= PROBLEM STATEMENT =
Write out the following listing's lines from the one with "Context: an optimization" to the one with "Met2 track demand", exactly, with both included and no others.

(Beginning of LISTED RECORDS)

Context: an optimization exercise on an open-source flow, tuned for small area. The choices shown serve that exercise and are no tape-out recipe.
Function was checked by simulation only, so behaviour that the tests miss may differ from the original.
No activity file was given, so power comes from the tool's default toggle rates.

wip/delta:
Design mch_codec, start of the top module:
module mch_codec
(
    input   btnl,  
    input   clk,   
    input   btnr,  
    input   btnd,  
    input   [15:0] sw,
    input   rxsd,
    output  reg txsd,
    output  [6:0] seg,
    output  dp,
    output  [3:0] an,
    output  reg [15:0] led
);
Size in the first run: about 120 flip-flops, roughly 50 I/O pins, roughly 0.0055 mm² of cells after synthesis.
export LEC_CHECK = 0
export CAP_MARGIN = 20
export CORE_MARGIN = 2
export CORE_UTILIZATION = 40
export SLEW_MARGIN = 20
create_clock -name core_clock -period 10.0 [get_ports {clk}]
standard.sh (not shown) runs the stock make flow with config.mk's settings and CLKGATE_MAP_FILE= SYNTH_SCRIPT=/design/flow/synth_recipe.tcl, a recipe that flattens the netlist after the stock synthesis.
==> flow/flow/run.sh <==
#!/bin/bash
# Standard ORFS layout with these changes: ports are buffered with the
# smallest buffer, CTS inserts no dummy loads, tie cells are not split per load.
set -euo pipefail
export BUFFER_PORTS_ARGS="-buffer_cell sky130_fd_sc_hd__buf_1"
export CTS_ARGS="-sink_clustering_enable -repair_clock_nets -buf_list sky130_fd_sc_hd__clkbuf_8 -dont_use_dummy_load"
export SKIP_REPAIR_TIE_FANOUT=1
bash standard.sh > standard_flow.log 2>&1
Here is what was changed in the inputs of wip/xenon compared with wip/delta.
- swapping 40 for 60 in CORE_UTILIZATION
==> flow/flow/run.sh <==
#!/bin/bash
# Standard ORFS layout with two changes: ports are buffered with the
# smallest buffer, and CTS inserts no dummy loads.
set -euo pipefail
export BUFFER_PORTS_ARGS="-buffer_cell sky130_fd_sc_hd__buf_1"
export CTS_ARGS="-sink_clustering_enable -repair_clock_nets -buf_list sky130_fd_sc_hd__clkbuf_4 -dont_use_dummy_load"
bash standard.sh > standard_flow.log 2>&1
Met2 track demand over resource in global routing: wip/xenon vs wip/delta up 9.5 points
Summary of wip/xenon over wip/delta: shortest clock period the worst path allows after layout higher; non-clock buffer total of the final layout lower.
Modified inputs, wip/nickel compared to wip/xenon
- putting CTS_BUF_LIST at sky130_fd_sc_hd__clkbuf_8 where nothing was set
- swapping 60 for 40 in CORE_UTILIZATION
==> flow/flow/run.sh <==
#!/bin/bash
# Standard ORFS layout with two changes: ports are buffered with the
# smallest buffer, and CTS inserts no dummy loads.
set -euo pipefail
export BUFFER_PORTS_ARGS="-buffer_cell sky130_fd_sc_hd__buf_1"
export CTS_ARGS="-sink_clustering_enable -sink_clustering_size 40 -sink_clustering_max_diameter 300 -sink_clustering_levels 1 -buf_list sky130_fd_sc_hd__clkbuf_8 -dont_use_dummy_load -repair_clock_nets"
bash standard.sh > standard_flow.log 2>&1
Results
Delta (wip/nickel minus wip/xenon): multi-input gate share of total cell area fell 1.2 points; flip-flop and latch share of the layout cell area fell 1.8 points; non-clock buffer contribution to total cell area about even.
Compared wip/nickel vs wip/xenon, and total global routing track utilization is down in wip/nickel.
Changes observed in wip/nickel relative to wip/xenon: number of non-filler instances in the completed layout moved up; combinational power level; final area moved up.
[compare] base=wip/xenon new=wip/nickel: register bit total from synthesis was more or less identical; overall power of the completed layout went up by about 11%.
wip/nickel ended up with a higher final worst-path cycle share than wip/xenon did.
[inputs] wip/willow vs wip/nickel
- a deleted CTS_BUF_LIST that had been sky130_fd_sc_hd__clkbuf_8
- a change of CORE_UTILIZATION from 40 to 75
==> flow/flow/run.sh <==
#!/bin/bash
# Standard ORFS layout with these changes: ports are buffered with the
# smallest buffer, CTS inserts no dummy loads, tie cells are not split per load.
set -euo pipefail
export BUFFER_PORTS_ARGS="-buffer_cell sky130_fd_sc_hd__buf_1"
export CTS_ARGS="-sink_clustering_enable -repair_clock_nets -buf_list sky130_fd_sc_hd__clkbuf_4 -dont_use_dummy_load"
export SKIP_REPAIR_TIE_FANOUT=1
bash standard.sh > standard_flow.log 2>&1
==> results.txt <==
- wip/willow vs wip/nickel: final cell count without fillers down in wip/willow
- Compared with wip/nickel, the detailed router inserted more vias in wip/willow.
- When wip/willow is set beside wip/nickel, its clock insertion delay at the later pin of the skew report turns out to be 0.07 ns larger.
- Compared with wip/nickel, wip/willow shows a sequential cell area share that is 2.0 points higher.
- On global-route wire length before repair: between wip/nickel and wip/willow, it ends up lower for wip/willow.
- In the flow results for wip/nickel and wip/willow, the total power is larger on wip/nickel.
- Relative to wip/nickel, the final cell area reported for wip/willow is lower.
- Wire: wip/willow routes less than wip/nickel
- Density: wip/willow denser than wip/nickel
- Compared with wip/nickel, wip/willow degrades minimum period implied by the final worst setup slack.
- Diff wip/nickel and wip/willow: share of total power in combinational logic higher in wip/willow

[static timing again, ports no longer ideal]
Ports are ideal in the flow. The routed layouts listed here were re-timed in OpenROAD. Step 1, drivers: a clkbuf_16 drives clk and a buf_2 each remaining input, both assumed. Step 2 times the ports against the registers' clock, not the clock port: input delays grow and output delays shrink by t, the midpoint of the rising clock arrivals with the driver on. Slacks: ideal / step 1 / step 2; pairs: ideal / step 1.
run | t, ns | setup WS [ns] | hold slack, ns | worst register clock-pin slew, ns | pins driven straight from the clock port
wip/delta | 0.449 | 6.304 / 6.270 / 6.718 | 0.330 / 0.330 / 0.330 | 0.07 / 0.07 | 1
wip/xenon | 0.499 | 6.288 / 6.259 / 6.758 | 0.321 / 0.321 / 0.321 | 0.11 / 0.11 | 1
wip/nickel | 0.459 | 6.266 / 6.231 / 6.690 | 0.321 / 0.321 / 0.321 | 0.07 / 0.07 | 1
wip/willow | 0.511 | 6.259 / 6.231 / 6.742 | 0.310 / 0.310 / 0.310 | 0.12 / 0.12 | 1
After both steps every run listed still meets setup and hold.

(End of LISTED RECORDS)
(Beginning of LISTED RECORDS)

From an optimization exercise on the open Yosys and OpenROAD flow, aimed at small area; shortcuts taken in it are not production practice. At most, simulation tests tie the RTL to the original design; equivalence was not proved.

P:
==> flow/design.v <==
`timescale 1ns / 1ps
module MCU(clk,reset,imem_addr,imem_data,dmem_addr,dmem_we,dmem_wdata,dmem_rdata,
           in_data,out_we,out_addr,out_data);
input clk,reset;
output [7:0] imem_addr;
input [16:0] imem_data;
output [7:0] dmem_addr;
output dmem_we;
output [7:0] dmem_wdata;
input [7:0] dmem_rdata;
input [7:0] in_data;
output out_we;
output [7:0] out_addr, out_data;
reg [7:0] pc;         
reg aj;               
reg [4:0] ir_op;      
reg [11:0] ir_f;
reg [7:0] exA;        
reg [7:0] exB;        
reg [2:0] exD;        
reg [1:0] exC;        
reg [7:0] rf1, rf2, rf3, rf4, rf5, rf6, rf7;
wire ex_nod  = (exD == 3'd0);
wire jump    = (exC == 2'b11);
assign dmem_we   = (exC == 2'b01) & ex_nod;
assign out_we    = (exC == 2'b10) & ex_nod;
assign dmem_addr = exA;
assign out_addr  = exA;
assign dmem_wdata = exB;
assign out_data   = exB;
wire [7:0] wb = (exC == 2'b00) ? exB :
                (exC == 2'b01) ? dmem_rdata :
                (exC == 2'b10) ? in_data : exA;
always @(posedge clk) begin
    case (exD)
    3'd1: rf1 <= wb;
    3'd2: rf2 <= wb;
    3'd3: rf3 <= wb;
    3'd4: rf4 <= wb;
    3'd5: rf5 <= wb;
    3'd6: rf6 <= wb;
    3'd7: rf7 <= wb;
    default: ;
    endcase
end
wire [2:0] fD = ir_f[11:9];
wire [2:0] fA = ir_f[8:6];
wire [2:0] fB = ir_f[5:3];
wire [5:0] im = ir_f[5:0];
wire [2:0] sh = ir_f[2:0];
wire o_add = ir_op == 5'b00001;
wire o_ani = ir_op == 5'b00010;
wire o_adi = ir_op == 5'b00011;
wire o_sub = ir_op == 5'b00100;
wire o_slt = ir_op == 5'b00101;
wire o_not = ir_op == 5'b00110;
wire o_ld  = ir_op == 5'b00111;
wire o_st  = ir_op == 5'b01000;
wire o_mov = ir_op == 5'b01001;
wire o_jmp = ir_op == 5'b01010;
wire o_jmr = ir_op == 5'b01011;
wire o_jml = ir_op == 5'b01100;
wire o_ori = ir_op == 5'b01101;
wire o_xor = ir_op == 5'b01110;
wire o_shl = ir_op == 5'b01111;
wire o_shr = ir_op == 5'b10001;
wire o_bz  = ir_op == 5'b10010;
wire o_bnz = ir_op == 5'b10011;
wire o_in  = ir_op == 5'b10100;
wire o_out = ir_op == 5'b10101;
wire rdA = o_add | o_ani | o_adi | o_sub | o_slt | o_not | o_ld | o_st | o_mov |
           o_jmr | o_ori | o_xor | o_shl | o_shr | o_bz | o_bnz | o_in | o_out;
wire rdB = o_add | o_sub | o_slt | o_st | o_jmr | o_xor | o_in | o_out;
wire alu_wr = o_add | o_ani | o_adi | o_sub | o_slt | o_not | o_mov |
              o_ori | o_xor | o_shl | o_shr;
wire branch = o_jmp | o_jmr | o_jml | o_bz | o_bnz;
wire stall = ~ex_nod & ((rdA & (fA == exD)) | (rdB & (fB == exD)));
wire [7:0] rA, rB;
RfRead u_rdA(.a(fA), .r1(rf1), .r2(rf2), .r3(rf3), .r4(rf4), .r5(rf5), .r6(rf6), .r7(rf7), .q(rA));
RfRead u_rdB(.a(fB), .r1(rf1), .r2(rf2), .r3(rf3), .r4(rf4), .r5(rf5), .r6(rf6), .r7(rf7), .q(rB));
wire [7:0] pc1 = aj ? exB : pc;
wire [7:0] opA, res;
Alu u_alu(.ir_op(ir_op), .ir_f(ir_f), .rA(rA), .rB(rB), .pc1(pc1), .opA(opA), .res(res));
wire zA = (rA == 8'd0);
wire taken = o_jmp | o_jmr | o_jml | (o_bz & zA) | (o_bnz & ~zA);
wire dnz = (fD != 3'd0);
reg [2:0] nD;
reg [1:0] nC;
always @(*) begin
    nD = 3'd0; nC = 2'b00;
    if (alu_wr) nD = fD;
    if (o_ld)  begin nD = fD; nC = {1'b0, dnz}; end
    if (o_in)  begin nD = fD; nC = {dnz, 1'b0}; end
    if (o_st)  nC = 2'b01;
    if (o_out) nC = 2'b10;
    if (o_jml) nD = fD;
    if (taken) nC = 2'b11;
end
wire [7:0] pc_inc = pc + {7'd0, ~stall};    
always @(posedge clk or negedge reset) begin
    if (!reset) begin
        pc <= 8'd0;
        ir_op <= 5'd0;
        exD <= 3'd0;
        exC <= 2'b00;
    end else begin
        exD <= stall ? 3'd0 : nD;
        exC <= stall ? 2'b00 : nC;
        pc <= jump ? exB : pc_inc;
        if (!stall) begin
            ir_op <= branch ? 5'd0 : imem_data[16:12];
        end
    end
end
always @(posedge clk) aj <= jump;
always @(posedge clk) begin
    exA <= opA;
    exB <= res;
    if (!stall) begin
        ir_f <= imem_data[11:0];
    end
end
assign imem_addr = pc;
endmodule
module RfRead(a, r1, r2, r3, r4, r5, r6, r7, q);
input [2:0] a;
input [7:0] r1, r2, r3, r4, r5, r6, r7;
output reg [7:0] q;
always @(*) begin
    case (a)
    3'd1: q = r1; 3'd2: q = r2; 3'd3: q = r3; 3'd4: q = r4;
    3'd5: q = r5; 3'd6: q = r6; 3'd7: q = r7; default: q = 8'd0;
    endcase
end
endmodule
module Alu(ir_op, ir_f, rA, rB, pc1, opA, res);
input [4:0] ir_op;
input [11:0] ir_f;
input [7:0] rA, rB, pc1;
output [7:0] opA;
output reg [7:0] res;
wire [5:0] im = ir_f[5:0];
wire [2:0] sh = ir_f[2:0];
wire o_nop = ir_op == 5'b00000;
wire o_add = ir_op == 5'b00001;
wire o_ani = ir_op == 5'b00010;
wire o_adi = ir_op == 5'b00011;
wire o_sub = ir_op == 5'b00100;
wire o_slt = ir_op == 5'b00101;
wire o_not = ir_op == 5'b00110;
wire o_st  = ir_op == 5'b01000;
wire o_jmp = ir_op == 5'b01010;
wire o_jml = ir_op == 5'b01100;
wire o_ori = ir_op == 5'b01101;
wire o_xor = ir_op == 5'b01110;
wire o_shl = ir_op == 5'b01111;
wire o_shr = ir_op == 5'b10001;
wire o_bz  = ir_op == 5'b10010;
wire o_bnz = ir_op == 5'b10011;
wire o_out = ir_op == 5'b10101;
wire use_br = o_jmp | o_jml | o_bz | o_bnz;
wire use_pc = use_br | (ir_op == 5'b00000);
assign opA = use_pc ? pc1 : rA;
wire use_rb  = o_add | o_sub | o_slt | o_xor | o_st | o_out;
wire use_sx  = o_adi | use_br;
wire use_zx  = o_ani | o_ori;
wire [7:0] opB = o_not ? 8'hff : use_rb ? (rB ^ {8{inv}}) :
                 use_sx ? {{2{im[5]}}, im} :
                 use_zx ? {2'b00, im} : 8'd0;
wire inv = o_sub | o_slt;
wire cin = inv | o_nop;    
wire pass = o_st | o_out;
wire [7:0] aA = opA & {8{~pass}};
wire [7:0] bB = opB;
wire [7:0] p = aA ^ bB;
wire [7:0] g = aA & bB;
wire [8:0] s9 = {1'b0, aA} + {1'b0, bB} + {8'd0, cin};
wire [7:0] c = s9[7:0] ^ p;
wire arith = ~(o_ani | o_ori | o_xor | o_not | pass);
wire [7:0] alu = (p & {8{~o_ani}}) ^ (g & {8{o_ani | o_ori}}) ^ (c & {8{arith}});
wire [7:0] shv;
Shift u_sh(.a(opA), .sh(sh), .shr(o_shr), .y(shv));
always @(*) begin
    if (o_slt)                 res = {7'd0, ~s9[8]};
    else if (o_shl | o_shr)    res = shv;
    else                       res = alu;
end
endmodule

(End of LISTED RECORDS)

= RESPONSE =
Context: an optimization exercise on an open-source flow, tuned for small area. The choices shown serve that exercise and are no tape-out recipe.
Function was checked by simulation only, so behaviour that the tests miss may differ from the original.
No activity file was given, so power comes from the tool's default toggle rates.

wip/delta:
Design mch_codec, start of the top module:
module mch_codec
(
    input   btnl,  
    input   clk,   
    input   btnr,  
    input   btnd,  
    input   [15:0] sw,
    input   rxsd,
    output  reg txsd,
    output  [6:0] seg,
    output  dp,
    output  [3:0] an,
    output  reg [15:0] led
);
Size in the first run: about 120 flip-flops, roughly 50 I/O pins, roughly 0.0055 mm² of cells after synthesis.
export LEC_CHECK = 0
export CAP_MARGIN = 20
export CORE_MARGIN = 2
export CORE_UTILIZATION = 40
export SLEW_MARGIN = 20
create_clock -name core_clock -period 10.0 [get_ports {clk}]
standard.sh (not shown) runs the stock make flow with config.mk's settings and CLKGATE_MAP_FILE= SYNTH_SCRIPT=/design/flow/synth_recipe.tcl, a recipe that flattens the netlist after the stock synthesis.
==> flow/flow/run.sh <==
#!/bin/bash
# Standard ORFS layout with these changes: ports are buffered with the
# smallest buffer, CTS inserts no dummy loads, tie cells are not split per load.
set -euo pipefail
export BUFFER_PORTS_ARGS="-buffer_cell sky130_fd_sc_hd__buf_1"
export CTS_ARGS="-sink_clustering_enable -repair_clock_nets -buf_list sky130_fd_sc_hd__clkbuf_8 -dont_use_dummy_load"
export SKIP_REPAIR_TIE_FANOUT=1
bash standard.sh > standard_flow.log 2>&1
Here is what was changed in the inputs of wip/xenon compared with wip/delta.
- swapping 40 for 60 in CORE_UTILIZATION
==> flow/flow/run.sh <==
#!/bin/bash
# Standard ORFS layout with two changes: ports are buffered with the
# smallest buffer, and CTS inserts no dummy loads.
set -euo pipefail
export BUFFER_PORTS_ARGS="-buffer_cell sky130_fd_sc_hd__buf_1"
export CTS_ARGS="-sink_clustering_enable -repair_clock_nets -buf_list sky130_fd_sc_hd__clkbuf_4 -dont_use_dummy_load"
bash standard.sh > standard_flow.log 2>&1
Met2 track demand over resource in global routing: wip/xenon vs wip/delta up 9.5 points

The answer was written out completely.